Not surprisingly, “because of this unique exposure, I can’t imagine a time in my life when I wasn’t interested in design,” Hampton adds. In addition to the Designer Showhouse, which is located this year at 66 Rosko Lane in Southampton and runs through September 2nd, another local project Hampton holds close to her heart is a private home at 944 Mecox Road in Bridgehampton. Though she completed the space in 2012, she became close friends with its owners and has since worked with them in two more houses. “It’s such a great, classic Hamptons house,” Hampton says of 944 Mecox.
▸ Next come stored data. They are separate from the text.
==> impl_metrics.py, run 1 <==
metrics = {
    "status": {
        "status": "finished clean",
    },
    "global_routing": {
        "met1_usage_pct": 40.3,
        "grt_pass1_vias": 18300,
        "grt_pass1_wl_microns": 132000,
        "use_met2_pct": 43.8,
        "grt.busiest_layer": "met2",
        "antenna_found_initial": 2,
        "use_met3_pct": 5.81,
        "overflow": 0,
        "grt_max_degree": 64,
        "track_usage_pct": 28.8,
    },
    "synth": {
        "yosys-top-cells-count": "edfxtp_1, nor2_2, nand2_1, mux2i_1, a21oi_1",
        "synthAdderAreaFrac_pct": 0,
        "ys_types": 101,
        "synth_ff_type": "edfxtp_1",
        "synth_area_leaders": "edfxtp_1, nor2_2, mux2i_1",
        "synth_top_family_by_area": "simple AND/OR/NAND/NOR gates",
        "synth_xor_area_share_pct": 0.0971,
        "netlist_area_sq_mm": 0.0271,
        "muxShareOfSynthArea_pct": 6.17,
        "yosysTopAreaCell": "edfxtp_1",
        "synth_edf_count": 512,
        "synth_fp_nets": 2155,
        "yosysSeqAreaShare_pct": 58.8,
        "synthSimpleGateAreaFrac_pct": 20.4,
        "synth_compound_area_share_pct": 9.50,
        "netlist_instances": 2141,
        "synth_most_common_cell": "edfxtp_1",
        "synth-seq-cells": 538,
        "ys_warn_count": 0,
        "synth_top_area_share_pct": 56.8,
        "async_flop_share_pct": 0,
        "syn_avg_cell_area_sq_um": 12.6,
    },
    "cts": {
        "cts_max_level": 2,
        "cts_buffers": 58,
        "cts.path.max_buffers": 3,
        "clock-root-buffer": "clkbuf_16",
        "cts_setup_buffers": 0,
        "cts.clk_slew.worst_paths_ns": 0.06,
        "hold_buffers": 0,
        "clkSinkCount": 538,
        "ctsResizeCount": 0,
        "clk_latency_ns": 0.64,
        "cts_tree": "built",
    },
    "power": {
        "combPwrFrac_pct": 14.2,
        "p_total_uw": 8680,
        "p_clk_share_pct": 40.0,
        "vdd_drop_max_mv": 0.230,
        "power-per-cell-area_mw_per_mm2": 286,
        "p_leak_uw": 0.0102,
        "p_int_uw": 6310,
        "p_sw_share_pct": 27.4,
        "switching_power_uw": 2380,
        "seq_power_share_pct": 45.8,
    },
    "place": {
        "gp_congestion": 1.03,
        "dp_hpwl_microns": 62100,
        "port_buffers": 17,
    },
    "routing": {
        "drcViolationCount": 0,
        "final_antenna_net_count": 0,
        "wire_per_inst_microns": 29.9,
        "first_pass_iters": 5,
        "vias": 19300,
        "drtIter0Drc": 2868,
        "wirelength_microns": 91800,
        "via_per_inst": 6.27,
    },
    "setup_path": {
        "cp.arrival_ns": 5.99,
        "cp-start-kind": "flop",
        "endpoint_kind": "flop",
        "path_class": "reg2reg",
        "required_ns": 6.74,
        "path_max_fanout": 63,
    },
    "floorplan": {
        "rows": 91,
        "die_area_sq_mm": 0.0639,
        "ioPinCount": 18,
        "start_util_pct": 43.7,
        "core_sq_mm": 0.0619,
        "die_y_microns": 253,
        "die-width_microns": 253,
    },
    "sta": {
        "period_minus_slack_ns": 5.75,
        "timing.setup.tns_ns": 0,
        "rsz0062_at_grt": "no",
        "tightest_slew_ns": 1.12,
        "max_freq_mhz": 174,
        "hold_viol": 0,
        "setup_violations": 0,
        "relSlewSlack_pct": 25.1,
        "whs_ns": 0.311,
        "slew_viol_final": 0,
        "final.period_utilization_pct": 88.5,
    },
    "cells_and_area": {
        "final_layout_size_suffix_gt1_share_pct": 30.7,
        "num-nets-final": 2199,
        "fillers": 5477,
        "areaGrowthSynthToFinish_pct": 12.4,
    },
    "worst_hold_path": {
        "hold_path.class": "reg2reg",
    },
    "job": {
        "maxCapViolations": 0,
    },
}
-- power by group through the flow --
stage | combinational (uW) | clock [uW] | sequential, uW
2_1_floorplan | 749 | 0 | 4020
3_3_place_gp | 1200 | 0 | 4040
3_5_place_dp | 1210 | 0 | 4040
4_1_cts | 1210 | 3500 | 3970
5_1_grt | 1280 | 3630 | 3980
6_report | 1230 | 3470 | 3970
<file path="config.mk">
export PLATFORM = sky130hd
export DESIGN_NAME = msi_msg_gen
export DESIGN_NICKNAME = d
export VERILOG_FILES = /design/src/rtl/msi_gen_pkg.sv /design/src/rtl/msi_vec_cfg.sv /design/src/rtl/msi_pend_track.sv /design/src/rtl/msi_msg_build.sv /design/src/rtl/msi_msg_gen.sv
export SDC_FILE = /design/constraint.sdc
export NUM_CORES = 1
export LEC_CHECK = 0
export BUFFER_PORTS_ARGS = -buffer_cell sky130_fd_sc_hd__buf_2
export CAP_MARGIN = 10
export CORE_MARGIN = 2
export CORE_UTILIZATION = 43
export DETAILED_ROUTE_END_ITERATION = 10
export PLACE_DENSITY = 0.83
export REMOVE_ABC_BUFFERS = 1
export SKIP_LAST_GASP = 1
export SLEW_MARGIN = 20
export SYNTH_ARGS = -nofsm -noshare
export SYNTH_HDL_FRONTEND = slang
export SYNTH_SLANG_ARGS = --single-unit
export TNS_END_PERCENT = 1
</file>
<file path="constraint.sdc">
create_clock -name clk -period 1.8 [get_ports clk]
set_clock_uncertainty 0.05 [all_clocks]
set_input_delay 0.54 -clock clk [delete_from_list [all_inputs] [get_ports clk]]
set_output_delay 0.54 -clock clk [all_outputs]
set_load 0.01 [all_outputs]
</file>
==> config.mk <==
export PLATFORM = sky130hd
export DESIGN_NAME = wdog_two_stage
export DESIGN_NICKNAME = d
export VERILOG_FILES = /design/src/rtl/wdog_pkg.sv /design/src/rtl/wdog_tap_edge.sv /design/src/rtl/wdog_stage_fsm.sv /design/src/rtl/wdog_rst_pulse.sv /design/src/rtl/wdog_two_stage.sv
export SDC_FILE = /design/constraint.sdc
export NUM_CORES = 1
export LEC_CHECK = 0
export ABC_AREA = 1
export BUFFER_PORTS_ARGS = -buffer_cell sky130_fd_sc_hd__clkbuf_2
export CAP_MARGIN = 20
export CORE_AREA = 4 4 52 54
export DETAILED_ROUTE_END_ITERATION = 6
export DIE_AREA = 0 0 56 58
export PLACE_DENSITY = 0.66
export SLEW_MARGIN = 40
export SYNTH_ARGS = -nofsm -noshare
export SYNTH_HDL_FRONTEND = slang
export SYNTH_SLANG_ARGS = --single-unit
==> constraint.sdc <==
create_clock -name clk_i -period 1.7 [get_ports clk_i]
set_input_delay 0.34 -clock clk_i [delete_from_list [all_inputs] [get_ports clk_i]]
set_output_delay 0.34 -clock clk_i [all_outputs]
set_load 0.05 [all_outputs]
==> src/rtl/wdog_pkg.sv <==
package wdog_pkg;
  typedef enum logic [1:0] {
    WD_IDLE  = 2'd0,
    WD_ARMED = 2'd1,
    WD_RESET = 2'd2
  } wd_state_e;
endpackage

==> src/rtl/wdog_tap_edge.sv <==
module wdog_tap_edge #(
  parameter int TB_W     = 64,
  parameter int SEL_W    = 2,
  parameter int TAP_LO   = 17,
  parameter int TAP_STEP = 4
) (
  input  logic             clk_i,
  input  logic             rst_ni,
  input  logic [TB_W-1:0]  tbase_i,
  input  logic [SEL_W-1:0] sel_i,
  output logic             tick_o
);
  localparam int N_TAP = 1 << SEL_W;

  logic [N_TAP-1:0] taps;
  logic             unused_tbase;
  logic             sel_bit;
  logic [SEL_W-1:0] sel_q;
  logic             prev_q, vld_q;

  for (genvar gi = 0; gi < N_TAP; gi++) begin : g_tap
    assign taps[gi] = tbase_i[TAP_LO + gi*TAP_STEP];
  end

  assign unused_tbase = ^tbase_i;
  assign sel_bit      = taps[sel_i];

  // previous value is reloaded every cycle, so a select change cannot fake an edge
  always_ff @(posedge clk_i or negedge rst_ni) begin
    if (!rst_ni) begin
      sel_q  <= '0;
      prev_q <= 1'b0;
      vld_q  <= 1'b0;
    end else begin
      sel_q  <= sel_i;
      prev_q <= sel_bit;
      vld_q  <= 1'b1;
    end
  end

  assign tick_o = vld_q & (sel_q == sel_i) & sel_bit & ~prev_q;
endmodule

==> src/rtl/wdog_stage_fsm.sv <==
module wdog_stage_fsm
  import wdog_pkg::*;
(
  input  logic clk_i,
  input  logic rst_ni,
  input  logic tick_i,
  input  logic clr_i,
  input  logic rst_en_i,
  input  logic done_i,
  output logic stat_o,
  output logic fire_o
);
  wd_state_e state_q, state_d;

  always_comb begin
    state_d = state_q;
    fire_o  = 1'b0;
    unique case (state_q)
      WD_IDLE:  if (tick_i) state_d = WD_ARMED;
      WD_ARMED: begin
        if (clr_i && !tick_i) begin
          state_d = WD_IDLE;
        end else if (tick_i && !clr_i && rst_en_i) begin
          state_d = WD_RESET;
          fire_o  = 1'b1;
        end
      end
      WD_RESET: if (done_i) state_d = WD_IDLE;
      default:  state_d = WD_IDLE;
    endcase
  end

  always_ff @(posedge clk_i or negedge rst_ni) begin
    if (!rst_ni) state_q <= WD_IDLE;
    else         state_q <= state_d;
  end

  assign stat_o = (state_q != WD_IDLE);

  AST_STAT_FALL_CAUSE: assert property (@(posedge clk_i) disable iff (!rst_ni)
    $fell(stat_o) |-> ($past(clr_i) || $past(done_i)));
endmodule

==> src/rtl/wdog_rst_pulse.sv <==
module wdog_rst_pulse #(
  parameter int LEN = 16
) (
  input  logic clk_i,
  input  logic rst_ni,
  input  logic start_i,
  output logic rst_o,
  output logic done_o
);
  localparam int CW = (LEN > 1) ? $clog2(LEN) : 1;

  logic [CW-1:0] cnt_q;
  logic          act_q;

  always_ff @(posedge clk_i or negedge rst_ni) begin
    if (!rst_ni) begin
      act_q <= 1'b0;
      cnt_q <= '0;
    end else if (start_i && !act_q) begin
      act_q <= 1'b1;
      cnt_q <= CW'(LEN - 1);
    end else if (act_q) begin
      if (cnt_q == '0) act_q <= 1'b0;
      else             cnt_q <= cnt_q - 1'b1;
    end
  end

  assign rst_o  = act_q;
  assign done_o = act_q && (cnt_q == '0);

  AST_NO_RESTART: assert property (@(posedge clk_i) disable iff (!rst_ni)
    start_i |-> !rst_o);
endmodule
The 10,200-square-foot eight-bed, eight-bath home is currently listed for $17.5 million with Beate Moore of Sotheby’s International Realty.
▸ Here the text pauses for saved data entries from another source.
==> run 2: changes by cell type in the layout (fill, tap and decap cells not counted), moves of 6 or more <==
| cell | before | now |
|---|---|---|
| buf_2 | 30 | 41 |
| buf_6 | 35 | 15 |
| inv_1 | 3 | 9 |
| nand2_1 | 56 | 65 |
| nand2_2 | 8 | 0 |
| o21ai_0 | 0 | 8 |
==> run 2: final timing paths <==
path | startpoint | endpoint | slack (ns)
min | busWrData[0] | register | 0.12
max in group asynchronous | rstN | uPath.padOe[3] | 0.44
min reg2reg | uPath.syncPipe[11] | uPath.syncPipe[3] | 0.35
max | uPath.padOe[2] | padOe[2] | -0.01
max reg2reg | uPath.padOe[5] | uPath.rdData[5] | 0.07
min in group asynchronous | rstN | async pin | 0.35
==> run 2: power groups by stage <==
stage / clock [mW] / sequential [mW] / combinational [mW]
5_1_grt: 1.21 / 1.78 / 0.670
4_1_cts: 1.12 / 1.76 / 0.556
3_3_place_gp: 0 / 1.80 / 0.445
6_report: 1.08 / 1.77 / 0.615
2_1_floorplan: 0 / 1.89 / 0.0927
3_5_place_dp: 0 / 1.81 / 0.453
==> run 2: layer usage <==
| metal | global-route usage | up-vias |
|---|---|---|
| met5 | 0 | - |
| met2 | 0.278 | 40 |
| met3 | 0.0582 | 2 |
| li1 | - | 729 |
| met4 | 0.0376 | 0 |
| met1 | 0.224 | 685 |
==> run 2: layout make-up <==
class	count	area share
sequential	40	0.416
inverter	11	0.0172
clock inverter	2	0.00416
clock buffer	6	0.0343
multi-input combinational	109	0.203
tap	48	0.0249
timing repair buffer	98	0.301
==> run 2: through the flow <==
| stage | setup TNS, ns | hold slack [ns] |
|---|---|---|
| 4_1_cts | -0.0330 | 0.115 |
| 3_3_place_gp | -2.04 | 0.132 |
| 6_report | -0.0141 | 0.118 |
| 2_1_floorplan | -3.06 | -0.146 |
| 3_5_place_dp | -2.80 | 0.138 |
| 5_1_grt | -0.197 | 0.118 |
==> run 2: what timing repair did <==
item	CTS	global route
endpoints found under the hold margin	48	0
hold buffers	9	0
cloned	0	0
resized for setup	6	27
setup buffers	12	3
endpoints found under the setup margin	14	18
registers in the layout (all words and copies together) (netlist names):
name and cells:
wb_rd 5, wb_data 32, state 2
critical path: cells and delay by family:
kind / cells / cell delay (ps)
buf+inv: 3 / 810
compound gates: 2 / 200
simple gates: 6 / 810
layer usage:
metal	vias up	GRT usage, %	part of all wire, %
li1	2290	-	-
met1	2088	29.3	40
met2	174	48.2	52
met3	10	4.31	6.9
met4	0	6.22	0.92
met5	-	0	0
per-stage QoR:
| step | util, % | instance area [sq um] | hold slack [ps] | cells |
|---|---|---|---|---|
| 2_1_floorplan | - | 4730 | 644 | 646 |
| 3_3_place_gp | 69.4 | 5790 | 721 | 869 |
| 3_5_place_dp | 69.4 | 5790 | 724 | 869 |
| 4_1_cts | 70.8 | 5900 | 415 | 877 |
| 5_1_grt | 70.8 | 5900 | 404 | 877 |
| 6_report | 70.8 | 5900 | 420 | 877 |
## config.mk

```make
export PLATFORM = sky130hd
export DESIGN_NAME = wdog_timer
export DESIGN_NICKNAME = d
export VERILOG_FILES = /design/src/rtl/wdog_pkg.sv /design/src/rtl/wdog_ctrl.sv /design/src/rtl/wdog_dp.sv /design/src/rtl/wdog_timer.sv
export SDC_FILE = /design/constraint.sdc
export NUM_CORES = 1
export LEC_CHECK = 0
export BUFFER_PORTS_ARGS = -buffer_cell sky130_fd_sc_hd__buf_4
export CAP_MARGIN = 10
export CORE_MARGIN = 2
export CORE_UTILIZATION = 35
export CTS_CLUSTER_SIZE = 25
export DETAILED_ROUTE_END_ITERATION = 10
export SLEW_MARGIN = 10
export SYNTH_ARGS = -nofsm -noshare
export SYNTH_HDL_FRONTEND = slang
export SYNTH_HIERARCHICAL = 1
export SYNTH_SLANG_ARGS = --single-unit
```

## constraint.sdc

```tcl
create_clock -name clk -period 2.5 [get_ports clk]
set_clock_uncertainty 0.15 [all_clocks]
set_input_delay 0.125 -clock clk [delete_from_list [all_inputs] [get_ports clk]]
set_output_delay 0.125 -clock clk [all_outputs]
set_load 0.05 [all_outputs]
```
Though she describes her own aesthetic as traditional and logical, but also eclectic, for this job she incorporated its owners’ love of the blue and white color combination. “They are both highly enthusiastic about design and like to take a very hands on approach,” she says of the clients. “It was all about finding the right blues and making everything super comfortable while maintaining a gorgeous layered look.”
When they moved, the couple took their furnishings from 944 Mecox with them and fit the pieces seamlessly into their next residence, Hampton adds. “If the design is well thought out the pieces are versatile then they can work in a new setting and look fabulous,” she says.